Effect of copper-tolerant rhizosphere bacteria on mobility of copper in soil and copper accumulation by Elsholtzia splendens

The role of rhizosphere bacteria in facilitating the solubility of copper (Cu) in contaminated soil and Cu accumulation in plant were studied. The bacteria strains were isolated from the rhizosphere of Elsholtzia splendens, a Cu accumulator growing on Tonglu Mountain copper mines. After the sandy soils containing 237 mg kg(-1) were incubated with the bacteria strains, it was indicated that rhizosphere microbes played an important role in influencing the availability of water-soluble Cu in soils. Soils had greater concentrations of water-extractable Cu compared with axenic soils inoculated with different bacterial strains. Further evidence for bacterial facilitation of increased solubility of Cu in the soil was obtained using the antibiotic ampicillin (0.1 mg g(-1)). There were 36% decreases in Cu concentration in the presence of bacterial strain MS12 and ampicillin together compared with bacterial inoculation alone. Different bacterial strains had different abilities on soil water-soluble Cu.
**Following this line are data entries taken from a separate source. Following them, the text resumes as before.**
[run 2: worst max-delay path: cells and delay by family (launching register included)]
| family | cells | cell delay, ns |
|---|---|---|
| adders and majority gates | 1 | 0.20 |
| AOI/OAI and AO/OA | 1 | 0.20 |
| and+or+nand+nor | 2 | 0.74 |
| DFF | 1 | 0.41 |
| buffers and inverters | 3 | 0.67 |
==> config.mk <==
export PLATFORM = sky130hd
export DESIGN_NAME = srg_core
export DESIGN_NICKNAME = d
export VERILOG_FILES = /design/src/rtl/srg_pkg.sv /design/src/rtl/srg_clkdiv.sv /design/src/rtl/srg_frame.sv /design/src/rtl/srg_gate.sv /design/src/rtl/srg_core.sv
export SDC_FILE = /design/constraint.sdc
export NUM_CORES = 1
export LEC_CHECK = 0
export BUFFER_PORTS_ARGS = -buffer_cell sky130_fd_sc_hd__buf_2
export CAP_MARGIN = 30
export CORE_UTILIZATION = 50
export DETAILED_ROUTE_END_ITERATION = 12
export PLACE_DENSITY = 0.68
export SYNTH_ARGS = -nofsm -noshare
export SYNTH_HDL_FRONTEND = slang
export SYNTH_SLANG_ARGS = --single-unit
==> constraint.sdc <==
create_clock -name clk -period 3.7 [get_ports clk]
set_input_delay 0.185 -clock clk [delete_from_list [all_inputs] [get_ports clk]]
set_output_delay 0.185 -clock clk [all_outputs]
set_load 0.01 [all_outputs]
==> src/rtl/srg_pkg.sv <==
package srg_pkg;

    // Frame-sync sequencer phase
    typedef enum logic {
        FR_ARM = 1'b0,   // waiting out the start-up bit-clock periods
        FR_RUN = 1'b1    // producing frames
    } fr_mode_t;

    // Pin-side gated outputs
    typedef struct packed {
        logic rx_sck;
        logic tx_sck;
        logic rx_fs;
        logic tx_fs;
        logic tx_oe;
    } pin_out_t;

endpackage

==> src/rtl/srg_clkdiv.sv <==
module srg_clkdiv #(
    parameter int DIV_W = 8
) (
    input  logic             clk,
    input  logic             rst_n,
    input  logic             gen_en,
    input  logic [DIV_W-1:0] div_val,
    output logic             bclk,
    output logic             tick,
    output logic             gen_act
);

    localparam int EXT_W = DIV_W + 1;

    typedef struct packed {
        logic             boot;
        logic             run;
        logic [DIV_W-1:0] div;
        logic [DIV_W-1:0] cnt;
    } cd_state_t;

    cd_state_t st_q, st_d;
    logic [DIV_W-1:0] lim;
    logic [EXT_W-1:0] half;
    logic             wrap;

    always_comb begin
        // boot phase forces divide-by-two; zero divider is clamped to one
        if (st_q.boot || st_q.div == '0) begin
            lim = DIV_W'(1);
        end else begin
            lim = st_q.div;
        end
        half = (EXT_W'(lim) + EXT_W'(1)) >> 1;
        wrap = st_q.run && (st_q.cnt == lim);

        st_d      = st_q;
        st_d.boot = st_q.boot & ~gen_en;
        st_d.run  = gen_en | st_d.boot;
        if (st_d.run && st_q.run && !wrap) begin
            st_d.cnt = st_q.cnt + DIV_W'(1);
        end else begin
            st_d.cnt = '0;
        end
        if (!gen_en) begin
            st_d.div = div_val;
        end
    end

    always_ff @(posedge clk or negedge rst_n) begin
        if (!rst_n) begin
            st_q <= '{boot: 1'b1, run: 1'b1, div: '0, cnt: '0};
        end else begin
            st_q <= st_d;
        end
    end

    assign bclk    = st_q.run && (EXT_W'(st_q.cnt) < half);
    assign tick    = wrap;
    assign gen_act = st_q.run & ~st_q.boot;

endmodule

==> src/rtl/srg_frame.sv <==
module srg_frame
    import srg_pkg::*;
#(
    parameter int PER_W = 12,
    parameter int WID_W = 8,
    parameter int ARM_N = 8
) (
    input  logic             clk,
    input  logic             rst_n,
    input  logic             gen_en,
    input  logic             gen_act,
    input  logic             fs_en,
    input  logic             tick,
    input  logic [PER_W-1:0] frm_per,
    input  logic [WID_W-1:0] frm_wid,
    output logic             fsync
);

    localparam int ARM_W = $clog2(ARM_N + 1);
    localparam int CMP_W = (PER_W > WID_W) ? PER_W : WID_W;

    typedef struct packed {
        fr_mode_t         mode;
        logic [ARM_W-1:0] arm;
        logic [PER_W-1:0] per;
        logic [WID_W-1:0] wid;
        logic [PER_W-1:0] pos;
        logic             fs;
    } fr_state_t;

    fr_state_t        st_q, st_d;
    logic [PER_W-1:0] pos_nx;

    always_comb begin
        st_d   = st_q;
        pos_nx = (st_q.pos == st_q.per) ? '0 : st_q.pos + PER_W'(1);

        if (!(fs_en && gen_act)) begin
            st_d.mode = FR_ARM;
            st_d.arm  = '0;
            st_d.pos  = '0;
            st_d.fs   = 1'b0;
        end else if (tick) begin
            case (st_q.mode)
                FR_ARM: begin
                    if (st_q.arm == ARM_W'(ARM_N - 1)) begin
                        st_d.mode = FR_RUN;
                        st_d.pos  = '0;
                        st_d.fs   = 1'b1;
                    end else begin
                        st_d.arm = st_q.arm + ARM_W'(1);
                    end
                end
                default: begin
                    st_d.pos = pos_nx;
                    st_d.fs  = CMP_W'(pos_nx) <= CMP_W'(st_q.wid);
                end
            endcase
        end

        if (!gen_en) begin
            st_d.per = frm_per;
            st_d.wid = frm_wid;
        end
    end

    always_ff @(posedge clk or negedge rst_n) begin
        if (!rst_n) begin
            st_q <= '{mode: FR_ARM, arm: '0, per: '0, wid: '0, pos: '0, fs: 1'b0};
        end else begin
            st_q <= st_d;
        end
    end

    assign fsync = st_q.fs;

endmodule

==> src/rtl/srg_gate.sv <==
module srg_gate
    import srg_pkg::*;
(
    input  logic     bclk,
    input  logic     fsync,
    input  logic     gen_act,
    input  logic     rx_en,
    input  logic     tx_en,
    input  logic     rx_fs_pol,
    input  logic     tx_fs_pol,
    output pin_out_t pins
);

    always_comb begin
        pins.rx_sck = bclk & gen_act;
        pins.tx_sck = bclk & gen_act;
        pins.rx_fs  = rx_fs_pol ^ (fsync & rx_en);
        pins.tx_fs  = tx_fs_pol ^ (fsync & tx_en);
        pins.tx_oe  = tx_en;
    end

endmodule

==> src/rtl/srg_core.sv <==
module srg_core
    import srg_pkg::*;
#(
    parameter int DIV_W = 8,
    parameter int PER_W = 12,
    parameter int WID_W = 8,
    parameter int ARM_N = 8
) (
    input  logic             clk,
    input  logic             rst_n,
    input  logic             gen_en,
    input  logic             fs_en,
    input  logic             rx_en,
    input  logic             tx_en,
    input  logic [DIV_W-1:0] div_val,
    input  logic [PER_W-1:0] frm_per,
    input  logic [WID_W-1:0] frm_wid,
    input  logic             rx_fs_pol,
    input  logic             tx_fs_pol,
    output logic             bclk,
    output logic             fsync,
    output logic             rx_sck,
    output logic             tx_sck,
    output logic             rx_fs,
    output logic             tx_fs,
    output logic             tx_data_oe
);

    logic     tick;
    logic     gen_act;
    pin_out_t pins;

    srg_clkdiv #(.DIV_W(DIV_W)) u_div (
        .clk     (clk),
        .rst_n   (rst_n),
        .gen_en  (gen_en),
        .div_val (div_val),
        .bclk    (bclk),
        .tick    (tick),
        .gen_act (gen_act)
    );

    srg_frame #(.PER_W(PER_W), .WID_W(WID_W), .ARM_N(ARM_N)) u_frm (
        .clk     (clk),
        .rst_n   (rst_n),
        .gen_en  (gen_en),
        .gen_act (gen_act),
        .fs_en   (fs_en),
        .tick    (tick),
        .frm_per (frm_per),
        .frm_wid (frm_wid),
        .fsync   (fsync)
    );

    srg_gate u_gate (
        .bclk      (bclk),
        .fsync     (fsync),
        .gen_act   (gen_act),
        .rx_en     (rx_en),
        .tx_en     (tx_en),
        .rx_fs_pol (rx_fs_pol),
        .tx_fs_pol (tx_fs_pol),
        .pins      (pins)
    );

    assign rx_sck     = pins.rx_sck;
    assign tx_sck     = pins.tx_sck;
    assign rx_fs      = pins.rx_fs;
    assign tx_fs      = pins.tx_fs;
    assign tx_data_oe = pins.tx_oe;

endmodule

==> impl_metrics.yaml <==
outcome:
  status: "complete, no violations"
clocking:
  worstSkewPairLatency_ns: 0.31
  numCtsBuffers: 5
  clock_tree.root_cell: "clkbuf_8"
  htree_levels: 2
  postCtsResizedCells: 0
  clock-sinks: 56
  clk_pin_slew_ns: 0.10
  cts.path.max_buffers: 2
  cts_tree: "yes"
pwr:
  p_per_area_nw_per_um2: 324
  vdd_drop_max_mv: 0.155
  p_leak_uw: 0.00177
critical_path:
  critPathTopFamily: "simple AND/OR/NAND/NOR gates"
  crit_chain: "nor4_4 -> a31oi_2 -> nand2_1 -> ha_1 -> nand3_1 -> nor3_1 -> nand3_1 -> ha_1 -> nand2b_1 -> nor3_1 -> o21ai_0 -> a21oi_1 -> buf_2"
  cp.buffers_inverters: 1
  cp_slowest_stage_delay_ns: 0.51
  cp.arrival_ns: 3.22
  critical_path_required_ns: 3.51
  r2r_slack_ns: 0.85
  reg2reg_depth: 12
  cp-end-kind: "output port"
  cp.depth: 13
  crit_fanout: 8
  critical_path_class: "flip-flop to output port"
  crit_path_start_kind: "flip-flop"
  cp_slowest_cell: "dfrtp_1"
die:
  io_pins: 43
  rows: 30
  die_y_um: 86.1
  core_area_sq_um: 6790
  die_area_sq_um: 7400
  initial_core_util_pct: 52.0
  die_w_um: 86.1
min_path:
  hp-class: "input port to flip-flop"
  hold_depth: 2
sta:
  final.setup.worst_slack_ns: 0.293
  clock_skew_ns: 0.00961
  setup_viol: 0
  min_period_ns: 3.41
  tns_ns: 0
  hold_ws_ns: 0.0951
  hold_viol: 0
  max_slew_margin_pct: 53.2
  tightest_slew_ns: 0.700
  finalMaxSlewViolations: 0
  rsz0062_at_grt: "no"
  clock.fmax_mhz: 294
  finalCritPeriodShare_pct: 92.1
synth:
  yosysMostFrequentCell: "dfrtp_1"
  yosys.area.top_type: "dfrtp_1"
  yosysWarnings: 0
  synth_edf_count: 0
  synth_cell_types: 56
  syn_area_sq_um: 3530
  synth_top_area_share_pct: 38.3
  avgSynthCellArea_sq_um: 10.2
  ys_seq_area_share_pct: 39.7
  synthFlopType: "dfrtp_1"
  synth_top_cells_by_area: "dfrtp_1 38%, mux2_2 8.9%, xnor2_1 7.7%"
  synth_common_cells: "54 x dfrtp_1, 32 x nor2_1, 31 x xnor2_1"
  postSynthCellCount: 347
  synth-seq-cells: 56
  postSynth.asyncResetShare_pct: 100
  synth_nets: 402
cells_and_area:
  fin_util_pct: 57.1
  antenna_cells: 0
  nFillCells: 613
  multi_input_area_sq_um: 1950
  seqCellArea_sq_um: 1400
  stdcell_area_sq_um: 3880
  syn2layout_area_growth_pct: 9.92
  nets: 434
  drive_gt1_share_pct: 23.9
global_route:
  grt-ovfl-total: 0
  grt_max_degree: 32
  grt_pass1_wl_um: 12200
  grt_usage_pct: 20.9
  antenna_found_initial: 0
  grt_pass1_vias: 2524
route:
  first_iter_violations: 76
  ant_nets: 0
  first_pass_iters: 4
  wl_per_cell_um: 15.0
  avgViaCountPerCell: 5.44
  routed_wl_um: 7130
  vias: 2588
  drcViolationCount: 0
placement:
  port_buffers: 42
  place_ws_ns: 0.652
  gp_congestion: 0.835
  hpwl_um: 5510
  placed_area_sq_um: 3760
job:
  maxCapViolCount: 0
File: src/rtl/sermod_ctrl.sv
module sermod_ctrl
  import sermod_pkg::*;
#(
  parameter int          CTRL_W   = 8,
  parameter logic [7:0]  ARM_VAL  = 8'b1100_0111,
  parameter logic [7:0]  ARM_MASK = 8'b1110_0111,
  parameter int          SEL_POS  = 4
) (
  input  logic              clk,
  input  logic              rst,
  input  logic              ctrl_valid_i,
  input  logic [CTRL_W-1:0] ctrl_byte_i,
  input  logic              stop_i,
  output logic              armed_o,
  output code_e             code_o
);
  localparam logic [CTRL_W-1:0] MASK_W = CTRL_W'(ARM_MASK);
  localparam logic [CTRL_W-1:0] VAL_W  = CTRL_W'(ARM_VAL);

  logic hit;
  assign hit = ((ctrl_byte_i & MASK_W) == VAL_W);

  always_ff @(posedge clk) begin
    if (rst) begin
      armed_o <= 1'b0;
      code_o  <= CODE_BIPHASE;
    end else if (stop_i) begin
      armed_o <= 1'b0;
    end else if (!armed_o && ctrl_valid_i && hit) begin
      armed_o <= 1'b1;
      code_o  <= code_e'(ctrl_byte_i[SEL_POS]);
    end
  end


  stop_clear_chk: assert property (@(posedge clk) disable iff (rst)
    stop_i |=> !armed_o);


  code_hold_chk: assert property (@(posedge clk) disable iff (rst)
    (armed_o && !stop_i) |=> (armed_o && $stable(code_o)));
endmodule
<file path="src/rtl/qdac_pkg.sv">
package qdac_pkg;

  typedef enum logic [2:0] {
    ST_IDLE,
    ST_LOW,
    ST_HIGH,
    ST_LDREG,
    ST_LDDACS,
    ST_SEL,
    ST_RST,
    ST_REC
  } qdac_state_e;

  // nanoseconds to whole cycles, rounded up, never below one
  function automatic int cyc_of(input int ns, input int period_ns);
    int c;
    c = (ns + period_ns - 1) / period_ns;
    return (c < 1) ? 1 : c;
  endfunction

  function automatic int imax(input int a, input int b);
    return (a > b) ? a : b;
  endfunction

endpackage

</file>
<file path="src/rtl/qdac_fmt.sv">
module qdac_fmt #(
  parameter int ADDR_W = 2,
  parameter int PAD_W  = 2,
  parameter int CODE_W = 12,
  localparam int WORD_W = ADDR_W + PAD_W + CODE_W
) (
  input  logic [ADDR_W-1:0] chan,
  input  logic [CODE_W-1:0] code,
  output logic [WORD_W-1:0] word
);

  // channel first, zero pad, then the code, MSB first on the wire
  assign word = {chan, {PAD_W{1'b0}}, code};

endmodule

</file>
<file path="src/rtl/qdac_shifter.sv">
module qdac_shifter #(
  parameter int WORD_W = 16
) (
  input  logic              clk,
  input  logic              rst_n,
  input  logic              load,
  input  logic [WORD_W-1:0] din,
  input  logic              shift,
  output logic              msb
);

  logic [WORD_W-1:0] sr_q;
  logic [WORD_W-1:0] sr_d;
  logic              sr_en;

  assign sr_en = load | shift;

  always_comb begin
    if (load) sr_d = din;
    else      sr_d = {sr_q[WORD_W-2:0], 1'b0};
  end

  always_ff @(posedge clk or negedge rst_n) begin
    if (!rst_n)     sr_q <= '0;
    else if (sr_en) sr_q <= sr_d;
  end

  assign msb = sr_q[WORD_W-1];

endmodule

</file>
<file path="src/rtl/qdac_timer.sv">
module qdac_timer #(
  parameter int CNT_W = 4
) (
  input  logic             clk,
  input  logic             rst_n,
  input  logic             load,
  input  logic [CNT_W-1:0] val,
  output logic             zero
);

  logic [CNT_W-1:0] cnt_q;
  logic [CNT_W-1:0] cnt_d;
  logic             cnt_en;

  assign zero   = (cnt_q == '0);
  assign cnt_en = load | ~zero;

  always_comb begin
    if (load) cnt_d = val;
    else      cnt_d = cnt_q - 1'b1;
  end

  always_ff @(posedge clk or negedge rst_n) begin
    if (!rst_n)      cnt_q <= '0;
    else if (cnt_en) cnt_q <= cnt_d;
  end

endmodule

</file>
<file path="src/rtl/qdac_seq.sv">
module qdac_seq
  import qdac_pkg::*;
#(
  parameter int WORD_W  = 16,
  parameter int CNT_W   = 4,
  parameter int LOW0_C  = 3,
  parameter int LOW_C   = 3,
  parameter int HIGH_C  = 2,
  parameter int HIGHL_C = 2,
  parameter int LDRW_C  = 3,
  parameter int LDDW_C  = 3,
  parameter int RSSH_C  = 2,
  parameter int RSTW_C  = 4,
  parameter int REC_C   = 3,
  localparam int BIT_W  = $clog2(WORD_W)
) (
  input  logic             clk,
  input  logic             rst_n,
  input  logic             req_valid,
  input  logic             req_update,
  input  logic             cmd_valid,
  input  logic             cmd_mid,
  input  logic             tmr_zero,
  output logic             tmr_load,
  output logic [CNT_W-1:0] tmr_val,
  output logic             sh_load,
  output logic             sh_shift,
  output logic             ready,
  output logic             cs_n,
  output logic             sclk,
  output logic             ldreg_n,
  output logic             lddacs_n,
  output logic             rst_out_n,
  output logic             rstsel
);

  localparam logic [CNT_W-1:0] V_LOW0  = CNT_W'(LOW0_C - 1);
  localparam logic [CNT_W-1:0] V_LOW   = CNT_W'(LOW_C - 1);
  localparam logic [CNT_W-1:0] V_HIGH  = CNT_W'(HIGH_C - 1);
  localparam logic [CNT_W-1:0] V_HIGHL = CNT_W'(HIGHL_C - 1);
  localparam logic [CNT_W-1:0] V_LDRW  = CNT_W'(LDRW_C - 1);
  localparam logic [CNT_W-1:0] V_LDDW  = CNT_W'(LDDW_C - 1);
  localparam logic [CNT_W-1:0] V_RSSH  = CNT_W'(RSSH_C - 1);
  localparam logic [CNT_W-1:0] V_RSTW  = CNT_W'(RSTW_C - 1);
  localparam logic [CNT_W-1:0] V_REC   = CNT_W'(REC_C - 1);
  localparam logic [BIT_W-1:0] LAST_BIT = BIT_W'(WORD_W - 1);

  qdac_state_e      state_q, state_d;
  logic [BIT_W-1:0] bit_q, bit_d;
  logic             upd_q, upd_d;
  logic             ready_q, ready_d;
  logic             cs_q, cs_d;
  logic             sclk_q, sclk_d;
  logic             ldreg_q, ldreg_d;
  logic             lddacs_q, lddacs_d;
  logic             rst_q, rst_d;
  logic             sel_q, sel_d;

  always_comb begin
    state_d  = state_q;
    bit_d    = bit_q;
    upd_d    = upd_q;
    ready_d  = ready_q;
    cs_d     = cs_q;
    sclk_d   = sclk_q;
    ldreg_d  = ldreg_q;
    lddacs_d = lddacs_q;
    rst_d    = rst_q;
    sel_d    = sel_q;
    tmr_load = 1'b0;
    tmr_val  = '0;
    sh_load  = 1'b0;
    sh_shift = 1'b0;

    case (state_q)
      ST_IDLE: begin
        ready_d = 1'b1;
        if (ready_q && cmd_valid) begin
          ready_d  = 1'b0;
          sel_d    = cmd_mid;
          tmr_load = 1'b1;
          tmr_val  = V_RSSH;
          state_d  = ST_SEL;
        end else if (ready_q && req_valid) begin
          ready_d  = 1'b0;
          sh_load  = 1'b1;
          upd_d    = req_update;
          cs_d     = 1'b0;
          sclk_d   = 1'b0;
          bit_d    = '0;
          tmr_load = 1'b1;
          tmr_val  = V_LOW0;
          state_d  = ST_LOW;
        end
      end

      ST_LOW: begin
        if (tmr_zero) begin
          sclk_d   = 1'b1;
          tmr_load = 1'b1;
          tmr_val  = (bit_q == LAST_BIT) ? V_HIGHL : V_HIGH;
          state_d  = ST_HIGH;
        end
      end

      ST_HIGH: begin
        if (tmr_zero) begin
          tmr_load = 1'b1;
          if (bit_q == LAST_BIT) begin
            cs_d    = 1'b1;
            ldreg_d = 1'b0;
            tmr_val = V_LDRW;
            state_d = ST_LDREG;
          end else begin
            sclk_d   = 1'b0;
            sh_shift = 1'b1;
            bit_d    = bit_q + 1'b1;
            tmr_val  = V_LOW;
            state_d  = ST_LOW;
          end
        end
      end

      ST_LDREG: begin
        if (tmr_zero) begin
          ldreg_d  = 1'b1;
          tmr_load = 1'b1;
          if (upd_q) begin
            lddacs_d = 1'b0;
            tmr_val  = V_LDDW;
            state_d  = ST_LDDACS;
          end else begin
            tmr_val  = V_REC;
            state_d  = ST_REC;
          end
        end
      end

      ST_LDDACS: begin
        if (tmr_zero) begin
          lddacs_d = 1'b1;
          tmr_load = 1'b1;
          tmr_val  = V_REC;
          state_d  = ST_REC;
        end
      end

      ST_SEL: begin
        if (tmr_zero) begin
          rst_d    = 1'b0;
          tmr_load = 1'b1;
          tmr_val  = V_RSTW;
          state_d  = ST_RST;
        end
      end

      ST_RST: begin
        if (tmr_zero) begin
          rst_d    = 1'b1;
          tmr_load = 1'b1;
          tmr_val  = V_REC;
          state_d  = ST_REC;
        end
      end

      ST_REC: begin
        if (tmr_zero) begin
          ready_d = 1'b1;
          state_d = ST_IDLE;
        end
      end

      default: state_d = ST_IDLE;
    endcase
  end

  always_ff @(posedge clk or negedge rst_n) begin
    if (!rst_n) begin
      state_q  <= ST_IDLE;
      bit_q    <= '0;
      upd_q    <= 1'b0;
      ready_q  <= 1'b0;
      cs_q     <= 1'b1;
      sclk_q   <= 1'b1;
      ldreg_q  <= 1'b1;
      lddacs_q <= 1'b1;
      rst_q    <= 1'b1;
      sel_q    <= 1'b0;
    end else begin
      state_q  <= state_d;
      bit_q    <= bit_d;
      upd_q    <= upd_d;
      ready_q  <= ready_d;
      cs_q     <= cs_d;
      sclk_q   <= sclk_d;
      ldreg_q  <= ldreg_d;
      lddacs_q <= lddacs_d;
      rst_q    <= rst_d;
      sel_q    <= sel_d;
    end
  end

  assign ready     = ready_q;
  assign cs_n      = cs_q;
  assign sclk      = sclk_q;
  assign ldreg_n   = ldreg_q;
  assign lddacs_n  = lddacs_q;
  assign rst_out_n = rst_q;
  assign rstsel    = sel_q;

endmodule

</file>
<file path="src/rtl/qdac_host_ctrl.sv">
module qdac_host_ctrl
  import qdac_pkg::*;
#(
  parameter int CLK_PERIOD_NS = 20,
  parameter int N_CH          = 4,
  parameter int CODE_W        = 12,
  parameter int PAD_W         = 2,
  parameter int CSS_NS        = 55,
  parameter int CSH_NS        = 15,
  parameter int CLKH_NS       = 30,
  parameter int CLKL_NS       = 50,
  parameter int DSU_NS        = 25,
  parameter int DHD_NS        = 20,
  parameter int LDSU_NS       = 40,
  parameter int LDHD_NS       = 15,
  parameter int LDW_NS        = 45,
  parameter int UPDW_NS       = 45,
  parameter int SELSU_NS      = 25,
  parameter int RSTW_NS       = 70,
  parameter int REC_NS        = 45,
  localparam int ADDR_W       = $clog2(N_CH)
) (
  input  logic              clk,
  input  logic              rst_n,
  input  logic              req_valid,
  output logic              req_ready,
  input  logic [ADDR_W-1:0] req_chan,
  input  logic [CODE_W-1:0] req_code,
  input  logic              req_update,
  input  logic              rst_cmd_valid,
  input  logic              rst_cmd_mid,
  output logic              dac_cs_n,
  output logic              dac_sclk,
  output logic              dac_sdi,
  output logic              dac_ldreg_n,
  output logic              dac_lddacs_n,
  output logic              dac_rst_n,
  output logic              dac_rstsel
);

  localparam int P       = CLK_PERIOD_NS;
  localparam int WORD_W  = ADDR_W + PAD_W + CODE_W;
  localparam int LOW_C   = imax(cyc_of(CLKL_NS, P), cyc_of(DSU_NS, P));
  localparam int LOW0_C  = imax(LOW_C, cyc_of(CSS_NS, P));
  localparam int HIGH_C  = imax(cyc_of(CLKH_NS, P), cyc_of(DHD_NS, P));
  localparam int HIGHL_C = imax(HIGH_C, imax(cyc_of(CSH_NS, P), cyc_of(LDHD_NS, P)));
  localparam int LDRW_C  = cyc_of(LDW_NS, P);
  localparam int LDDW_C  = cyc_of(UPDW_NS, P);
  localparam int RSSH_C  = cyc_of(SELSU_NS, P);
  localparam int RSTW_C  = cyc_of(RSTW_NS, P);
  localparam int REC_C   = imax(cyc_of(REC_NS, P), cyc_of(LDSU_NS, P));
  localparam int MAX_C   = imax(imax(imax(LOW0_C, HIGHL_C), imax(LDRW_C, LDDW_C)),
                                imax(imax(RSSH_C, RSTW_C), REC_C));
  localparam int CNT_W   = imax(1, $clog2(MAX_C + 1));

  // reset synchronizer: asserts at once, releases on the clock
  logic [1:0] rst_sync_q;
  logic       rst_ns;

  always_ff @(posedge clk or negedge rst_n) begin
    if (!rst_n) rst_sync_q <= 2'b00;
    else        rst_sync_q <= {rst_sync_q[0], 1'b1};
  end
  assign rst_ns = rst_sync_q[1];

  logic [WORD_W-1:0] word;
  logic              tmr_load;
  logic [CNT_W-1:0]  tmr_val;
  logic              tmr_zero;
  logic              sh_load;
  logic              sh_shift;

  qdac_fmt #(
    .ADDR_W (ADDR_W),
    .PAD_W  (PAD_W),
    .CODE_W (CODE_W)
  ) u_fmt (
    .chan (req_chan),
    .code (req_code),
    .word (word)
  );

  qdac_shifter #(
    .WORD_W (WORD_W)
  ) u_shift (
    .clk   (clk),
    .rst_n (rst_ns),
    .load  (sh_load),
    .din   (word),
    .shift (sh_shift),
    .msb   (dac_sdi)
  );

  qdac_timer #(
    .CNT_W (CNT_W)
  ) u_tmr (
    .clk   (clk),
    .rst_n (rst_ns),
    .load  (tmr_load),
    .val   (tmr_val),
    .zero  (tmr_zero)
  );

  qdac_seq #(
    .WORD_W  (WORD_W),
    .CNT_W   (CNT_W),
    .LOW0_C  (LOW0_C),
    .LOW_C   (LOW_C),
    .HIGH_C  (HIGH_C),
    .HIGHL_C (HIGHL_C),
    .LDRW_C  (LDRW_C),
    .LDDW_C  (LDDW_C),
    .RSSH_C  (RSSH_C),
    .RSTW_C  (RSTW_C),
    .REC_C   (REC_C)
  ) u_seq (
    .clk        (clk),
    .rst_n      (rst_ns),
    .req_valid  (req_valid),
    .req_update (req_update),
    .cmd_valid  (rst_cmd_valid),
    .cmd_mid    (rst_cmd_mid),
    .tmr_zero   (tmr_zero),
    .tmr_load   (tmr_load),
    .tmr_val    (tmr_val),
    .sh_load    (sh_load),
    .sh_shift   (sh_shift),
    .ready      (req_ready),
    .cs_n       (dac_cs_n),
    .sclk       (dac_sclk),
    .ldreg_n    (dac_ldreg_n),
    .lddacs_n   (dac_lddacs_n),
    .rst_out_n  (dac_rst_n),
    .rstsel     (dac_rstsel)
  );

endmodule

</file>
To achieve the highest rates of plant Cu accumulation, it was necessary for bacteria to be present in the rhizosphere of E. splendens. Inoculated plants supplied with 20 micromol L(-1) CuSO4 had significantly greater concentrations of Cu in shoots and roots than uninoculated plants and bacterial strain MS2 was the most effective strain in promoting plant Cu uptake. There were 2.2-fold and 2.5-fold increases in Cu accumulation in the shoots and roots of plants inoculated with strain MS2 compared to axenic controls. Furthermore, when ampicillin and the bacterial strains were added together to the nutrient solution, the Cu concentrations in roots and shoots of ampicillin-treated plants were lower than those in inoculated plants. When ampicillin was added to the nutrient solution, Cu accumulation was inhibited by about 24-44% in shoots and 20-44% in roots. The above results provided a new insight into the phytoremediation of Cu-contaminated soil.